Test-drive the GATK tools and Best Practices pipelines on Terra


Check out this blog post to learn how you can get started with GATK and try out the pipelines in preconfigured workspaces (with a user-friendly interface!) without having to install anything.

Genotype refinement details

MoneteMonete BrazilMember
Hi,

I have a simply (I believe) question which I couldn't find any answer out there.

After VQSR steps, I have variants tagged with "PASS", or "VQSRTrancheSNP|Indel" and for each tranche, in INFO field.

So, after SNPs VariantRecalibrator and ApplyRecalibration, and after INDELs VariantRecalibrator and ApplyRecalibration, I'm trying to apply genotype refinement steps.

Then, such next steps will ignore variants in my vcf not tagged with PASS or I will need to remove them out before I do genotype refinement?

I'm using gatk v3.8.

Thanks for your help. ;)

Best,

Monete

Best Answer

Answers

  • SChaluvadiSChaluvadi Member, Broadie, Moderator admin

    @Monete It looks as though the Genotype Refinement steps are filtering low quality genotypes based on GQ < 20 after deriving posterior probabilities of genotypes so I don't think the PASS or VQSRTrancheSNP|INDEL fields will need to be filtered etc.

    Here is the document that describes the steps and a tutorial.

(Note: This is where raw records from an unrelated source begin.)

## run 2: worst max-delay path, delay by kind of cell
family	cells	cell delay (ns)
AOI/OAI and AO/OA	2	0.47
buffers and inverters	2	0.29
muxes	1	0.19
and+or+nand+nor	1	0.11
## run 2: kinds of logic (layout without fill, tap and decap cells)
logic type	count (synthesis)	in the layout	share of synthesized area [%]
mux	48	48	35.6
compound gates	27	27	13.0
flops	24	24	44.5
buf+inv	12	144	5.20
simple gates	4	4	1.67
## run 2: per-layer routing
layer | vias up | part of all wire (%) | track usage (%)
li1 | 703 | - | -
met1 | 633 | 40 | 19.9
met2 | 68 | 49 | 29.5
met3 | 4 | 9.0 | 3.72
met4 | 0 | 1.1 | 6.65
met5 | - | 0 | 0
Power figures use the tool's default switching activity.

  • MoneteMonete BrazilMember
    edited May 17
    Thanks for your prompt answer @SChaluvadi

    Just to check: I have a vcf with ~6.500.000 variants and ~5.900.000 of those have "PASS" in their INFO field.
    So, like you said, genotype refinement steps will only work with such ~5.900.000 variants which have "PASS" in their INFO field. Am I right?

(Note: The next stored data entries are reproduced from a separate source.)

## config.mk

```make
export PLATFORM = sky130hd
export DESIGN_NAME = ntsc_palette
export DESIGN_NICKNAME = d
export VERILOG_FILES = /design/src/tia_color_pkg.sv /design/src/ntsc_palette.sv
export VERILOG_INCLUDE_DIRS = /design/src
export SDC_FILE = /design/constraint.sdc
export NUM_CORES = 1
export LEC_CHECK = 0
export BUFFER_PORTS_ARGS = -buffer_cell sky130_fd_sc_hd__buf_4
export CORE_UTILIZATION = 50
export DETAILED_ROUTE_END_ITERATION = 12
export PLACE_DENSITY = 0.69
export SYNTH_ARGS = -nofsm -noshare
export SYNTH_HDL_FRONTEND = slang
export SYNTH_SLANG_ARGS = --single-unit
```

## constraint.sdc

```tcl
create_clock -name vclk -period 6.2
set_clock_uncertainty 0.2 [all_clocks]
set_input_delay 0.31 -clock vclk [all_inputs]
set_output_delay 0.31 -clock vclk [all_outputs]
set_load 0.02 [all_outputs]
```

## src/tia_defines.svh

```systemverilog
//##########################################################
// TIA color stage constants
//##########################################################
`ifndef TIA_DEFINES_SVH
`define TIA_DEFINES_SVH

`define TIA_NUM_COLOR_REGS 4

`define TIA_REG_COLUP0 2'd0
`define TIA_REG_COLUP1 2'd1
`define TIA_REG_COLUPF 2'd2
`define TIA_REG_COLUBK 2'd3

`define TIA_HUE_GREY         4'd0
`define TIA_HUE_GOLD         4'd1
`define TIA_HUE_ORANGE       4'd2
`define TIA_HUE_RED_ORANGE   4'd3
`define TIA_HUE_PINK         4'd4
`define TIA_HUE_PURPLE       4'd5
`define TIA_HUE_PURPLE_BLUE  4'd6
`define TIA_HUE_BLUE         4'd7
`define TIA_HUE_BLUE1        4'd8
`define TIA_HUE_LIGHT_BLUE   4'd9
`define TIA_HUE_TURQUOISE    4'd10
`define TIA_HUE_GREEN_BLUE   4'd11
`define TIA_HUE_GREEN        4'd12
`define TIA_HUE_YELLOW_GREEN 4'd13
`define TIA_HUE_ORANGE_GREEN 4'd14
`define TIA_HUE_LIGHT_GREEN  4'd15

`endif
```

## src/tia_color_pkg.sv

```systemverilog
//##########################################################
// TIA color types
//##########################################################
`include "tia_defines.svh"

package tia_color_pkg;

  typedef logic [3:0]  hue_t;
  typedef logic [2:0]  lum_t;
  typedef logic [7:0]  color_code_t;  // Hue, luminance, unused bit 0.
  typedef logic [23:0] rgb_t;         // Red in the top byte.

  typedef enum hue_t {
    HUE_GREY         = `TIA_HUE_GREY,
    HUE_GOLD         = `TIA_HUE_GOLD,
    HUE_ORANGE       = `TIA_HUE_ORANGE,
    HUE_RED_ORANGE   = `TIA_HUE_RED_ORANGE,
    HUE_PINK         = `TIA_HUE_PINK,
    HUE_PURPLE       = `TIA_HUE_PURPLE,
    HUE_PURPLE_BLUE  = `TIA_HUE_PURPLE_BLUE,
    HUE_BLUE         = `TIA_HUE_BLUE,
    HUE_BLUE1        = `TIA_HUE_BLUE1,
    HUE_LIGHT_BLUE   = `TIA_HUE_LIGHT_BLUE,
    HUE_TURQUOISE    = `TIA_HUE_TURQUOISE,
    HUE_GREEN_BLUE   = `TIA_HUE_GREEN_BLUE,
    HUE_GREEN        = `TIA_HUE_GREEN,
    HUE_YELLOW_GREEN = `TIA_HUE_YELLOW_GREEN,
    HUE_ORANGE_GREEN = `TIA_HUE_ORANGE_GREEN,
    HUE_LIGHT_GREEN  = `TIA_HUE_LIGHT_GREEN
  } hue_e;

endpackage

```

## src/ntsc_palette.sv

```systemverilog
//##########################################################
// NTSC palette lookup
//##########################################################
`timescale 1ns/1ps

module ntsc_palette (
  input  tia_color_pkg::color_code_t  color,
  output tia_color_pkg::rgb_t         rgb
);

  tia_color_pkg::hue_e hue;
  tia_color_pkg::lum_t lum;

  assign hue = tia_color_pkg::hue_e'(color[7:4]);
  assign lum = color[3:1];  // Bit 0 has no effect.

  //##########################################################
  // Hue major, luminance minor
  //##########################################################
  always_comb
  begin
    rgb = '0;
    case ({hue, lum})
      {tia_color_pkg::HUE_GREY, 3'd0}:         rgb = 24'h000000;
      {tia_color_pkg::HUE_GREY, 3'd1}:         rgb = 24'h404040;
      {tia_color_pkg::HUE_GREY, 3'd2}:         rgb = 24'h6c6c6c;
      {tia_color_pkg::HUE_GREY, 3'd3}:         rgb = 24'h909090;
      {tia_color_pkg::HUE_GREY, 3'd4}:         rgb = 24'hb0b0b0;
      {tia_color_pkg::HUE_GREY, 3'd5}:         rgb = 24'hc8c8c8;
      {tia_color_pkg::HUE_GREY, 3'd6}:         rgb = 24'hdcdcdc;
      {tia_color_pkg::HUE_GREY, 3'd7}:         rgb = 24'hececec;
      {tia_color_pkg::HUE_GOLD, 3'd0}:         rgb = 24'h444400;
      {tia_color_pkg::HUE_GOLD, 3'd1}:         rgb = 24'h646410;
      {tia_color_pkg::HUE_GOLD, 3'd2}:         rgb = 24'h848424;
      {tia_color_pkg::HUE_GOLD, 3'd3}:         rgb = 24'ha0a034;
      {tia_color_pkg::HUE_GOLD, 3'd4}:         rgb = 24'hb8b840;
      {tia_color_pkg::HUE_GOLD, 3'd5}:         rgb = 24'hd0d050;
      {tia_color_pkg::HUE_GOLD, 3'd6}:         rgb = 24'he8e85c;
      {tia_color_pkg::HUE_GOLD, 3'd7}:         rgb = 24'hfcfc68;
      {tia_color_pkg::HUE_ORANGE, 3'd0}:       rgb = 24'h702800;
      {tia_color_pkg::HUE_ORANGE, 3'd1}:       rgb = 24'h844414;
      {tia_color_pkg::HUE_ORANGE, 3'd2}:       rgb = 24'h985c28;
      {tia_color_pkg::HUE_ORANGE, 3'd3}:       rgb = 24'hac783c;
      {tia_color_pkg::HUE_ORANGE, 3'd4}:       rgb = 24'hbc8c4c;
      {tia_color_pkg::HUE_ORANGE, 3'd5}:       rgb = 24'hcca05c;
      {tia_color_pkg::HUE_ORANGE, 3'd6}:       rgb = 24'hdcb468;
      {tia_color_pkg::HUE_ORANGE, 3'd7}:       rgb = 24'hecc878;
      {tia_color_pkg::HUE_RED_ORANGE, 3'd0}:   rgb = 24'h841800;
      {tia_color_pkg::HUE_RED_ORANGE, 3'd1}:   rgb = 24'h983418;
      {tia_color_pkg::HUE_RED_ORANGE, 3'd2}:   rgb = 24'hac5030;
      {tia_color_pkg::HUE_RED_ORANGE, 3'd3}:   rgb = 24'hc06848;
      {tia_color_pkg::HUE_RED_ORANGE, 3'd4}:   rgb = 24'hd0805c;
      {tia_color_pkg::HUE_RED_ORANGE, 3'd5}:   rgb = 24'he09470;
      {tia_color_pkg::HUE_RED_ORANGE, 3'd6}:   rgb = 24'heca880;
      {tia_color_pkg::HUE_RED_ORANGE, 3'd7}:   rgb = 24'hfcbc94;
      {tia_color_pkg::HUE_PINK, 3'd0}:         rgb = 24'h880000;
      {tia_color_pkg::HUE_PINK, 3'd1}:         rgb = 24'h9c2020;
      {tia_color_pkg::HUE_PINK, 3'd2}:         rgb = 24'hb03c3c;
      {tia_color_pkg::HUE_PINK, 3'd3}:         rgb = 24'hc05858;
      {tia_color_pkg::HUE_PINK, 3'd4}:         rgb = 24'hd07070;
      {tia_color_pkg::HUE_PINK, 3'd5}:         rgb = 24'he08888;
      {tia_color_pkg::HUE_PINK, 3'd6}:         rgb = 24'heca0a0;
      {tia_color_pkg::HUE_PINK, 3'd7}:         rgb = 24'hfcb4b4;
      {tia_color_pkg::HUE_PURPLE, 3'd0}:       rgb = 24'h78005c;
      {tia_color_pkg::HUE_PURPLE, 3'd1}:       rgb = 24'h8c2074;
      {tia_color_pkg::HUE_PURPLE, 3'd2}:       rgb = 24'ha03c88;
      {tia_color_pkg::HUE_PURPLE, 3'd3}:       rgb = 24'hb0589c;
      {tia_color_pkg::HUE_PURPLE, 3'd4}:       rgb = 24'hc070b0;
      {tia_color_pkg::HUE_PURPLE, 3'd5}:       rgb = 24'hd084c0;
      {tia_color_pkg::HUE_PURPLE, 3'd6}:       rgb = 24'hdc9cd0;
      {tia_color_pkg::HUE_PURPLE, 3'd7}:       rgb = 24'hecb0e0;
      {tia_color_pkg::HUE_PURPLE_BLUE, 3'd0}:  rgb = 24'h480078;
      {tia_color_pkg::HUE_PURPLE_BLUE, 3'd1}:  rgb = 24'h602090;
      {tia_color_pkg::HUE_PURPLE_BLUE, 3'd2}:  rgb = 24'h783ca4;
      {tia_color_pkg::HUE_PURPLE_BLUE, 3'd3}:  rgb = 24'h8c58b8;
      {tia_color_pkg::HUE_PURPLE_BLUE, 3'd4}:  rgb = 24'ha070cc;
      {tia_color_pkg::HUE_PURPLE_BLUE, 3'd5}:  rgb = 24'hb484dc;
      {tia_color_pkg::HUE_PURPLE_BLUE, 3'd6}:  rgb = 24'hc49cec;
      {tia_color_pkg::HUE_PURPLE_BLUE, 3'd7}:  rgb = 24'hd4b0fc;
      {tia_color_pkg::HUE_BLUE, 3'd0}:         rgb = 24'h140084;
      {tia_color_pkg::HUE_BLUE, 3'd1}:         rgb = 24'h302098;
      {tia_color_pkg::HUE_BLUE, 3'd2}:         rgb = 24'h4c3cac;
      {tia_color_pkg::HUE_BLUE, 3'd3}:         rgb = 24'h6858c0;
      {tia_color_pkg::HUE_BLUE, 3'd4}:         rgb = 24'h7c70d0;
      {tia_color_pkg::HUE_BLUE, 3'd5}:         rgb = 24'h9488e0;
      {tia_color_pkg::HUE_BLUE, 3'd6}:         rgb = 24'ha8a0ec;
      {tia_color_pkg::HUE_BLUE, 3'd7}:         rgb = 24'hbcb4fc;
      {tia_color_pkg::HUE_BLUE1, 3'd0}:        rgb = 24'h000088;
      {tia_color_pkg::HUE_BLUE1, 3'd1}:        rgb = 24'h1c209c;
      {tia_color_pkg::HUE_BLUE1, 3'd2}:        rgb = 24'h3840b0;
      {tia_color_pkg::HUE_BLUE1, 3'd3}:        rgb = 24'h505cc0;
      {tia_color_pkg::HUE_BLUE1, 3'd4}:        rgb = 24'h6874d0;
      {tia_color_pkg::HUE_BLUE1, 3'd5}:        rgb = 24'h7c8ce0;
      {tia_color_pkg::HUE_BLUE1, 3'd6}:        rgb = 24'h90a4ec;
      {tia_color_pkg::HUE_BLUE1, 3'd7}:        rgb = 24'ha4b8fc;
      {tia_color_pkg::HUE_LIGHT_BLUE, 3'd0}:   rgb = 24'h00187c;
      {tia_color_pkg::HUE_LIGHT_BLUE, 3'd1}:   rgb = 24'h1c3890;
      {tia_color_pkg::HUE_LIGHT_BLUE, 3'd2}:   rgb = 24'h3854a8;
      {tia_color_pkg::HUE_LIGHT_BLUE, 3'd3}:   rgb = 24'h5070bc;
      {tia_color_pkg::HUE_LIGHT_BLUE, 3'd4}:   rgb = 24'h6888cc;
      {tia_color_pkg::HUE_LIGHT_BLUE, 3'd5}:   rgb = 24'h7c9cdc;
      {tia_color_pkg::HUE_LIGHT_BLUE, 3'd6}:   rgb = 24'h90b4ec;
      {tia_color_pkg::HUE_LIGHT_BLUE, 3'd7}:   rgb = 24'ha4c8fc;
      {tia_color_pkg::HUE_TURQUOISE, 3'd0}:    rgb = 24'h002c5c;
      {tia_color_pkg::HUE_TURQUOISE, 3'd1}:    rgb = 24'h1c4c78;
      {tia_color_pkg::HUE_TURQUOISE, 3'd2}:    rgb = 24'h386890;
      {tia_color_pkg::HUE_TURQUOISE, 3'd3}:    rgb = 24'h5084ac;
      {tia_color_pkg::HUE_TURQUOISE, 3'd4}:    rgb = 24'h689cc0;
      {tia_color_pkg::HUE_TURQUOISE, 3'd5}:    rgb = 24'h7cb4d4;
      {tia_color_pkg::HUE_TURQUOISE, 3'd6}:    rgb = 24'h90cce8;
      {tia_color_pkg::HUE_TURQUOISE, 3'd7}:    rgb = 24'ha4e0fc;
      {tia_color_pkg::HUE_GREEN_BLUE, 3'd0}:   rgb = 24'h003c2c;
      {tia_color_pkg::HUE_GREEN_BLUE, 3'd1}:   rgb = 24'h1c5c48;
      {tia_color_pkg::HUE_GREEN_BLUE, 3'd2}:   rgb = 24'h387c64;
      {tia_color_pkg::HUE_GREEN_BLUE, 3'd3}:   rgb = 24'h509c80;
      {tia_color_pkg::HUE_GREEN_BLUE, 3'd4}:   rgb = 24'h68b494;
      {tia_color_pkg::HUE_GREEN_BLUE, 3'd5}:   rgb = 24'h7cd0ac;
      {tia_color_pkg::HUE_GREEN_BLUE, 3'd6}:   rgb = 24'h90e4c0;
      {tia_color_pkg::HUE_GREEN_BLUE, 3'd7}:   rgb = 24'ha4fcd4;
      {tia_color_pkg::HUE_GREEN, 3'd0}:        rgb = 24'h003c00;
      {tia_color_pkg::HUE_GREEN, 3'd1}:        rgb = 24'h205c20;
      {tia_color_pkg::HUE_GREEN, 3'd2}:        rgb = 24'h407c40;
      {tia_color_pkg::HUE_GREEN, 3'd3}:        rgb = 24'h5c9c5c;
      {tia_color_pkg::HUE_GREEN, 3'd4}:        rgb = 24'h74b474;
      {tia_color_pkg::HUE_GREEN, 3'd5}:        rgb = 24'h8cd08c;
      {tia_color_pkg::HUE_GREEN, 3'd6}:        rgb = 24'ha4e4a4;
      {tia_color_pkg::HUE_GREEN, 3'd7}:        rgb = 24'hb8fcb8;
      {tia_color_pkg::HUE_YELLOW_GREEN, 3'd0}: rgb = 24'h143800;
      {tia_color_pkg::HUE_YELLOW_GREEN, 3'd1}: rgb = 24'h345c1c;
      {tia_color_pkg::HUE_YELLOW_GREEN, 3'd2}: rgb = 24'h507c38;
      {tia_color_pkg::HUE_YELLOW_GREEN, 3'd3}: rgb = 24'h6c9850;
      {tia_color_pkg::HUE_YELLOW_GREEN, 3'd4}: rgb = 24'h84b468;
      {tia_color_pkg::HUE_YELLOW_GREEN, 3'd5}: rgb = 24'h9ccc7c;
      {tia_color_pkg::HUE_YELLOW_GREEN, 3'd6}: rgb = 24'hb4e490;
      {tia_color_pkg::HUE_YELLOW_GREEN, 3'd7}: rgb = 24'hc8fca4;
      {tia_color_pkg::HUE_ORANGE_GREEN, 3'd0}: rgb = 24'h2c3000;
      {tia_color_pkg::HUE_ORANGE_GREEN, 3'd1}: rgb = 24'h4c501c;
      {tia_color_pkg::HUE_ORANGE_GREEN, 3'd2}: rgb = 24'h687034;
      {tia_color_pkg::HUE_ORANGE_GREEN, 3'd3}: rgb = 24'h848c4c;
      {tia_color_pkg::HUE_ORANGE_GREEN, 3'd4}: rgb = 24'h9ca864;
      {tia_color_pkg::HUE_ORANGE_GREEN, 3'd5}: rgb = 24'hb4c078;
      {tia_color_pkg::HUE_ORANGE_GREEN, 3'd6}: rgb = 24'hccd488;
      {tia_color_pkg::HUE_ORANGE_GREEN, 3'd7}: rgb = 24'he0ec9c;
      {tia_color_pkg::HUE_LIGHT_GREEN, 3'd0}:  rgb = 24'h442800;
      {tia_color_pkg::HUE_LIGHT_GREEN, 3'd1}:  rgb = 24'h644818;
      {tia_color_pkg::HUE_LIGHT_GREEN, 3'd2}:  rgb = 24'h846830;
      {tia_color_pkg::HUE_LIGHT_GREEN, 3'd3}:  rgb = 24'ha08444;
      {tia_color_pkg::HUE_LIGHT_GREEN, 3'd4}:  rgb = 24'hb89c58;
      {tia_color_pkg::HUE_LIGHT_GREEN, 3'd5}:  rgb = 24'hd0b46c;
      {tia_color_pkg::HUE_LIGHT_GREEN, 3'd6}:  rgb = 24'he8cc7c;
      {tia_color_pkg::HUE_LIGHT_GREEN, 3'd7}:  rgb = 24'hfce08c;
    endcase
  end

endmodule

```

==> flow_metrics.tcl <==
set metrics [dict create \
    hp-start "color[7]" \
    crit_path_start "color[2]" \
    crit_buf_inv 3 \
    dp.cells 521 \
    power_w 0.000299 \
    fp.dieW_um 81.1 \
    grt_usage 0.357 \
    cp-endpoint "rgb[5]" \
    drc_errors 0 \
    ant_nets 0 \
    cp.arrival_ns 3.33 \
    crit_chain "buf_4 -> inv_1 -> ha_1 -> nand2b_1 -> nand3_1 -> a21oi_1 -> a2111oi_0 -> nor3_1 -> buf_4" \
    wl_per_cell_um 22.8 \
    multi_input_comb_area_sq_mm 0.00273 \
    detailed_place_hpwl_um 7520 \
    antenna_found_initial 0 \
    via_count 3955 \
    synthCells 484 \
    wl_um 11900 \
    final-max-slew-violation-count 0 \
    setup.worst_path.end_class "output port" \
    worstPathMaxFanout 30 \
    grt_setup_unrepaired "no" \
    finalSetupViolCount 0 \
    fin_crit_sh 0.620 \
    finalHoldWorstSlack_ns 0.992 \
    ff_latch_area_sq_um 0 \
    p_per_area_mw_per_mm2 97.4 \
    avgViaCountPerCell 7.59 \
    place.gp.congestion 1.00 \
    area_growth_syn_to_layout_pct -1.92 \
    min_path_type "in2out" \
    leakage_nw 1.10 \
    drive_above_1_share 0.108 \
    ioPinCount 32 \
    yosys.cell_types.count 65 \
    num-nets-final 471 \
    period_minus_slack_ns 3.84 \
    wl_met2_um 5010 \
    critPathRequiredTime_ns 5.69 \
    synth_area_sq_mm 0.00313 \
    path_delay_family "adder cells" \
    grt_start_max_net_pins 93 \
    fillCellCount 618 \
    hold_buffers 0 \
    tightest_slew_ns 0.968 \
    hold_viol_final 0 \
    core_area_sq_mm 0.00599 \
    postCtsSetupRepairBufs 0 \
    cp_common_cell "buf_4" \
    nClkBuffers 0 \
    first_pass_iters 6 \
    drt_iter0_markers 987 \
    port_buffers 25 \
    drt-met1-wl_um 4610 \
    yosysSeqAreaShare 0 \
    die_y_um 81.1 \
    ir_drop_v 0.0000618 \
    met3_wirelength_um 1840 \
    crit_slowest_cell "ha_1" \
    die_area_sq_mm 0.00658 \
    grt_overflow 0 \
    top_layer_used "met4" \
    synth.avg_cell_area_sq_um 6.47 \
    utilization 0.513 \
    start_kind "primary input" \
    grt_pass1_vias 3276 \
    rows 28 \
    relSlewSlack 0.354 \
    initial_core_util 0.523 \
    layoutNonFillerInstCount 521 \
    status "completed" \
    cts_resized 0 \
    timing.fmax_mhz 260 \
    max_stage_delay_ns 0.86 \
    grt_pass1_wl_um 18000 \
    cap_violations 0 \
    design.seq.count 0 \
    criticalPathCategory "in2out" \
    setup_tns_ns 0 \
    num_antenna_cells 0 \
    cp.depth 9 \
    ys.warnings.count 0 \
]
==> cell usage after synthesis, drive strengths merged, types with 5 or more instances <==
master | number | area [sq um]
a2111oi | 5 | 43.8
a211oi | 16 | 120
a21oi | 39 | 195
a221oi | 6 | 52.6
a22o | 6 | 52.6
a311oi | 11 | 96.3
a31oi | 15 | 93.8
buf | 50 | 297
clkbuf | 19 | 71.3
ha | 15 | 188
inv | 13 | 48.8
mux2i | 5 | 50.1
mux4 | 8 | 180
nand2 | 35 | 134
nand2b | 22 | 138
nand3 | 16 | 80.1
nor2 | 37 | 139
nor2b | 15 | 93.8
nor3 | 17 | 85.1
o211ai | 10 | 75.1
o21ai | 34 | 170
o311ai | 6 | 52.6
o31ai | 9 | 67.6
or2 | 6 | 37.5
==> logic make-up after synthesis <==
logic type	count (synthesis)	share of synthesized area
compound gates	200	0.442
simple gates	167	0.267
buf+inv	82	0.133
fa+ha+maj	17	0.0667
mux	13	0.0735
xor+xnor	4	0.0172
other cells	1	0.00120
==> report_power, final <==
group / leakage, nW / total, W / internal, W / switching (W)
clock network: 0 / 0 / 0 / 0
registers: 0 / 0 / 0 / 0
logic: 1.10 / 0.000299 / 0.000106 / 0.000193
total: 1.10 / 0.000299 / 0.000106 / 0.000193
==> how the worst min path moves through the flow <==
stage | slack (ns) | depth (start not counted) | to
2_1_floorplan | 0.89 | 5 | rgb[11]
3_3_place_gp | 0.98 | 3 | rgb[15]
3_5_place_dp | 0.99 | 3 | rgb[15]
4_1_cts | 0.99 | 3 | rgb[15]
5_1_grt | 1.02 | 3 | rgb[15]
6_report | 0.99 | 3 | rgb[15]
==> area by class of cell <==
cell class	instances	share of cell area
Timing Repair Buffer	26	0.0636
Tap cell	75	0.0306
Inverter	13	0.0159
Multi-Input combinational cell	407	0.890
==> metal layers <==
metal  track usage  vias to the layer above
met5             0                        -
met4         0.100                        0
met3        0.0652                       51
met2         0.541                      384
met1         0.509                     1761
li1              -                     1759
==> stage by stage <==
| stage | area (sq um) | setup slack (ns) |
|---|---|---|
| floorplan | 3150 | 3.40 |
| global route | 3070 | 2.20 |
| finish | 3070 | 2.36 |
| CTS | 3070 | 2.49 |
| detailed placement | 3070 | 2.49 |
| global placement | 3070 | 2.53 |
==> cell usage in the layout, fill, tap and decap left out, drive strengths merged, types with 8 or more instances in the layout <==
cell and instances:
nand2 35, a21oi 39, nand3 16, o31ai 9, buf 26, o211ai 10, a311oi 11, nand2b 22
inv 13, nor2 37, o21ai 34, mux4 8, nor2b 15, a31oi 15, nor3 17, ha 15
a211oi 16
==> tightest hold or removal path, stage by stage <==
cell and delay [ns]:
buf_4 0.24, a31oi_1 0.17, buf_4 0.15
Power figures use the tool's default switching activity.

    Sorry my repetitive questions. I just want to confirm such things, since I had a lot of doubts in these steps and tutorials.

    Thanks again
  • SChaluvadiSChaluvadi Member, Broadie, Moderator admin

    @Monete
    I think that the genotype refinement steps will work on all 6.500.000 variants because the filtering step is being done on the GQ score and not the INFO field. Can you post a snippet of your vcf file that has the PASS and VQSRTrancheSNP|Indel for each tranche?

  • MoneteMonete BrazilMember
    Hi @SChaluvadi
    (sorry, my markdown doesn't work for a long time, and I don't know why and who to ask for help)

    Considering this description about vqsr steps (from: https : / / software . broadinstitute . org / gatk / documentation / article ? id = 39):

    > Variants that are above the threshold pass the filter, so the FILTER field will contain PASS. Variants that are below the threshold will be filtered out; they will be written to the output file, but in the FILTER field they will have the name of the tranche they belonged to. So VQSRTrancheSNP99.90to100.00 means that the variant was in the range of VQSLODs corresponding to the remaining 0.1% of the training set, which are basically considered false positives.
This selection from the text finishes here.